▸ Instructions for the task: Start at the line in the entries below that contains "sel_argA = '0;", stop at the line that contains "sel_argA = bus.i_req_argA[i*ARG_BYTES", and output exactly the lines in that span, both ends included.

▸ Supplied data:
+ + + + + + +
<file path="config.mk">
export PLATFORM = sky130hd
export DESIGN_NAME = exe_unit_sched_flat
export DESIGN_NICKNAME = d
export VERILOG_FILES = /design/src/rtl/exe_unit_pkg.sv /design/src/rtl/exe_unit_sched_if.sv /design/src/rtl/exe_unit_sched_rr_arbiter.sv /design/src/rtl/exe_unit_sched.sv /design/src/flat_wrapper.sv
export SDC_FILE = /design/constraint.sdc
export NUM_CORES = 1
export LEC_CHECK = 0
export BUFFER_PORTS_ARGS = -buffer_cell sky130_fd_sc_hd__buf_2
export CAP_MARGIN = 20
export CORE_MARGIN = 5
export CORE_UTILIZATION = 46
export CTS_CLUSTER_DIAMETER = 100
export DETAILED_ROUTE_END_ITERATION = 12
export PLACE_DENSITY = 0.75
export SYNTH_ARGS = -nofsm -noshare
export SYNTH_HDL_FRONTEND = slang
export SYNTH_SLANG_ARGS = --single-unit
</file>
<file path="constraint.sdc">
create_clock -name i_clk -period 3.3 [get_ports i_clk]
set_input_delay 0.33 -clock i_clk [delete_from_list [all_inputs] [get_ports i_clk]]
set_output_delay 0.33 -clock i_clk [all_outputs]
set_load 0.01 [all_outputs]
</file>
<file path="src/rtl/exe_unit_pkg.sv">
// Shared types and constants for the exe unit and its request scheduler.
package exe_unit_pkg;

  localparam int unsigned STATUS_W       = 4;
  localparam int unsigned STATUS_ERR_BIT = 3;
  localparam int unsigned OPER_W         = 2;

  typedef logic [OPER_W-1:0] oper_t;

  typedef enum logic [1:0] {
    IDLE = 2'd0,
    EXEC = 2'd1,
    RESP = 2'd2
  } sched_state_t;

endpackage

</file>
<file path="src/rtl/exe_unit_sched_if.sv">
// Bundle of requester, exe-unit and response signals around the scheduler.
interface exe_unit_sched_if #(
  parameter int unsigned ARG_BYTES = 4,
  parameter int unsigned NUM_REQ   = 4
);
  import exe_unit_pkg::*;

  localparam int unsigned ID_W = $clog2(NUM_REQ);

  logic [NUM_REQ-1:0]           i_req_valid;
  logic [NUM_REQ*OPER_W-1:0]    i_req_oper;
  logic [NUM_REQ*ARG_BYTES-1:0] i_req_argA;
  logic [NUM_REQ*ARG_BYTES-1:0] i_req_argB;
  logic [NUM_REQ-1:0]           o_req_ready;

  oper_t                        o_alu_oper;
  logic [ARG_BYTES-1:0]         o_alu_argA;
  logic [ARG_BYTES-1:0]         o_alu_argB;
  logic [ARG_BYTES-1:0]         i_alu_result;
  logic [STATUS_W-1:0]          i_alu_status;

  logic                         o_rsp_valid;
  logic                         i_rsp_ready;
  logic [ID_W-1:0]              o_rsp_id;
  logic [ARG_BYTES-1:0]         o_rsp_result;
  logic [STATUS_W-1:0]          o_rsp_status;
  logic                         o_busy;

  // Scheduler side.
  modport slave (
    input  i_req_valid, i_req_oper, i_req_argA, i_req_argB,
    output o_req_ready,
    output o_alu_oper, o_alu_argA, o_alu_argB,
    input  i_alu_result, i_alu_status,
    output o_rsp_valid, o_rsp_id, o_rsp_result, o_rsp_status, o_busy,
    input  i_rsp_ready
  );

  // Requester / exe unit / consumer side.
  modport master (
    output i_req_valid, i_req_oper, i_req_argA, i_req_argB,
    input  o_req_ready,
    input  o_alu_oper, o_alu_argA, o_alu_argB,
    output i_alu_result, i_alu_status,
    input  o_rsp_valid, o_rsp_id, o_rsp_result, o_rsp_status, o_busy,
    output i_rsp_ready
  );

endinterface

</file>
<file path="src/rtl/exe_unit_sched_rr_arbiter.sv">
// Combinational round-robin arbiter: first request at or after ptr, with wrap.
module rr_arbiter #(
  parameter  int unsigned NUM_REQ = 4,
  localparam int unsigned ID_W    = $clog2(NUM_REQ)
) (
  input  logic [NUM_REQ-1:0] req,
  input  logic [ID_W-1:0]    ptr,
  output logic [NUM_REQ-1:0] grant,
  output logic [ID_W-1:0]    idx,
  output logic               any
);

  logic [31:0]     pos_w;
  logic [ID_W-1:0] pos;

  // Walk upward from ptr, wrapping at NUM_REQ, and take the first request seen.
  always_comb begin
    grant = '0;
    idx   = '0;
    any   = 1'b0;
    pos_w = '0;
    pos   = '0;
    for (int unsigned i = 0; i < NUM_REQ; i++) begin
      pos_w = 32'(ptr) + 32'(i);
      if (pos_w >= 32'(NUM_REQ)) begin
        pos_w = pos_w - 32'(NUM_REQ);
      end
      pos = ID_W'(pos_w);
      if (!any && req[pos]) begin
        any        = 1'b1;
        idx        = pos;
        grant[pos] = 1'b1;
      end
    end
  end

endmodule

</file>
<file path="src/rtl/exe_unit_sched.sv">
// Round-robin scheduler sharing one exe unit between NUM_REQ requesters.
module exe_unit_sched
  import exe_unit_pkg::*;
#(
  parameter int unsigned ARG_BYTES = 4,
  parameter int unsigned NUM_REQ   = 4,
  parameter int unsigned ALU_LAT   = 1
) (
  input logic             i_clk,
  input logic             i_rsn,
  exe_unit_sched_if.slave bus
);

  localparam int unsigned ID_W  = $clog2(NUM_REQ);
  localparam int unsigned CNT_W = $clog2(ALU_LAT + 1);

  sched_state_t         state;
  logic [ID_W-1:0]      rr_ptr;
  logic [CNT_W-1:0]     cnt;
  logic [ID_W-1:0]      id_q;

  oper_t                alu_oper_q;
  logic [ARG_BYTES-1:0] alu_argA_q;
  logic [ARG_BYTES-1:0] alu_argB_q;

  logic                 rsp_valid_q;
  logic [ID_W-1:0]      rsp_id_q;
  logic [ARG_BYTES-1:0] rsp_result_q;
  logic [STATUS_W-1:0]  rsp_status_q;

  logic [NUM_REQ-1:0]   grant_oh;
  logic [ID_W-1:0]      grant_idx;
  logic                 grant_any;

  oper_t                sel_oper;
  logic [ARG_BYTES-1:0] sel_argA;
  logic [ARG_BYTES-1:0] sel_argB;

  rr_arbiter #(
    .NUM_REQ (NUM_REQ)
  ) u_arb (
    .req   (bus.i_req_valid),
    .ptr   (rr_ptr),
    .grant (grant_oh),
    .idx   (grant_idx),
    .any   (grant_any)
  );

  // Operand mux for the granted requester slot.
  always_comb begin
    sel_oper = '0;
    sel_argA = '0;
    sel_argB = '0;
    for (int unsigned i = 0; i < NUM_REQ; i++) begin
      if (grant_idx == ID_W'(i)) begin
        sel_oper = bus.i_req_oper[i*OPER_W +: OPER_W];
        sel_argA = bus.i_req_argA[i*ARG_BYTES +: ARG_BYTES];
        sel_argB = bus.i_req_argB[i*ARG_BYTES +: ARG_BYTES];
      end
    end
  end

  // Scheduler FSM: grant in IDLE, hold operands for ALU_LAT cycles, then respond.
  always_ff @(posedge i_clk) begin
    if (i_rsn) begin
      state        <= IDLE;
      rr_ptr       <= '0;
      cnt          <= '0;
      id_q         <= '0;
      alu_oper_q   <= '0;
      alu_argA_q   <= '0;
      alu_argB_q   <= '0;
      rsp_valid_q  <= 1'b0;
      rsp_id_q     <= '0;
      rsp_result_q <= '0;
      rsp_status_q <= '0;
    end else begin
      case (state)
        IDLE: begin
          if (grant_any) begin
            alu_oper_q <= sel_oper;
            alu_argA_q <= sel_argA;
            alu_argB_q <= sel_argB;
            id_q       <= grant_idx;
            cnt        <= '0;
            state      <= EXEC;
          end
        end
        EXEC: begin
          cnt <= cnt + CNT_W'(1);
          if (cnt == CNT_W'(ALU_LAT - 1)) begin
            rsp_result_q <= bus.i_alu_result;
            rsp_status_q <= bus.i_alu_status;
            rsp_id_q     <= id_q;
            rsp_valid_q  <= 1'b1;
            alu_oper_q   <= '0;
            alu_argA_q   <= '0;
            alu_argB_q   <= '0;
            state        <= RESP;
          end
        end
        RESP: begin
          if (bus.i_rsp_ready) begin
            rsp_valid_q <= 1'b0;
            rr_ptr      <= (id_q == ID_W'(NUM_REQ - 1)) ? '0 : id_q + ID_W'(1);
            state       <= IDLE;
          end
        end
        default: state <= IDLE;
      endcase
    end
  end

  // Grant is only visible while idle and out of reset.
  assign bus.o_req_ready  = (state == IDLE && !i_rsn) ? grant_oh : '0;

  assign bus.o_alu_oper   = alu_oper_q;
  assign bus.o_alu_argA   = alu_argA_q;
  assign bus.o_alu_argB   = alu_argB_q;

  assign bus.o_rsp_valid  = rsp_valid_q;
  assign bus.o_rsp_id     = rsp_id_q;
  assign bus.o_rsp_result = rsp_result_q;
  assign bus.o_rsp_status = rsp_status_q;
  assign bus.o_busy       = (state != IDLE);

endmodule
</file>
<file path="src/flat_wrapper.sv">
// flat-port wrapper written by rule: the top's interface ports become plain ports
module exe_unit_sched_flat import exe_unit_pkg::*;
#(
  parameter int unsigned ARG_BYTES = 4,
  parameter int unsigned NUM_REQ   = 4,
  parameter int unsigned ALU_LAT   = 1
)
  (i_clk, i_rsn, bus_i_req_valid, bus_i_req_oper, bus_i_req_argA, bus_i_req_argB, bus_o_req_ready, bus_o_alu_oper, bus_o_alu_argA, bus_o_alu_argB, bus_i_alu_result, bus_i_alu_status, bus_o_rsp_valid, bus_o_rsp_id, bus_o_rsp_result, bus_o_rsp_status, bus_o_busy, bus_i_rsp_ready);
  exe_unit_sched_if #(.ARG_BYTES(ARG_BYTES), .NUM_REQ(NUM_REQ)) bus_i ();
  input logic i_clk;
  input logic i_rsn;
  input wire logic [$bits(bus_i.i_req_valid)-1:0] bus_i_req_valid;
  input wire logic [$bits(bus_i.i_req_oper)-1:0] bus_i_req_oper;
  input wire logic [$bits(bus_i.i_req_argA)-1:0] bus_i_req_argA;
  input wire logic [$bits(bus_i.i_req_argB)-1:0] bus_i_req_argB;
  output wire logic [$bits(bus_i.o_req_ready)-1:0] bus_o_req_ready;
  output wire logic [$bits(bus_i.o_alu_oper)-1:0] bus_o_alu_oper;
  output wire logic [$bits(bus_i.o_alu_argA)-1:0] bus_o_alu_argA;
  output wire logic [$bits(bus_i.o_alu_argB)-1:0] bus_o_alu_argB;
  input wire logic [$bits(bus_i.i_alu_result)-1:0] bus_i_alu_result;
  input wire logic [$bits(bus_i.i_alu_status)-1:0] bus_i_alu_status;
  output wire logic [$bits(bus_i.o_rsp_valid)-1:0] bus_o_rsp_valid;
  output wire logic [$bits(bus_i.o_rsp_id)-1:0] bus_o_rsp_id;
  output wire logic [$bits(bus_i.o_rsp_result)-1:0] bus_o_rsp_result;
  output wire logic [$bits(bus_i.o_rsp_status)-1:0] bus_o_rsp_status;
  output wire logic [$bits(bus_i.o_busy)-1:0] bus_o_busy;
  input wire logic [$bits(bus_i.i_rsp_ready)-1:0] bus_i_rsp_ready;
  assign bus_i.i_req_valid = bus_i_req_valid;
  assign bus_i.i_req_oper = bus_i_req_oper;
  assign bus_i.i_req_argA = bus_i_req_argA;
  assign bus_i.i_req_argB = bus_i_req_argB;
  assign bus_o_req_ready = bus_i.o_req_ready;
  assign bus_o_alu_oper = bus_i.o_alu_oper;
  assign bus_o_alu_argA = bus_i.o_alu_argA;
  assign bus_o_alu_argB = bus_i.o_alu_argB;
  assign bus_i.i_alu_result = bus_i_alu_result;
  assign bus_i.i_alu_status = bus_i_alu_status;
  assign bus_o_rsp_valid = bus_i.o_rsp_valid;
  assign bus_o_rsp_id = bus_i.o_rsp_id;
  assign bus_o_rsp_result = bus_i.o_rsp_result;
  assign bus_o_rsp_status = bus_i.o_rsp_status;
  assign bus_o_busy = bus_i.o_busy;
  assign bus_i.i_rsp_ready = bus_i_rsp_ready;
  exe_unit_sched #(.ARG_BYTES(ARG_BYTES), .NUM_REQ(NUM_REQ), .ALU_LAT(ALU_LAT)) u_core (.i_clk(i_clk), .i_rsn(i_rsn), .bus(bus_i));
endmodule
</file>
+ + + + + + +
▸ Problem solution:
    sel_argA = '0;
    sel_argB = '0;
    for (int unsigned i = 0; i < NUM_REQ; i++) begin
      if (grant_idx == ID_W'(i)) begin
        sel_oper = bus.i_req_oper[i*OPER_W +: OPER_W];
        sel_argA = bus.i_req_argA[i*ARG_BYTES +: ARG_BYTES];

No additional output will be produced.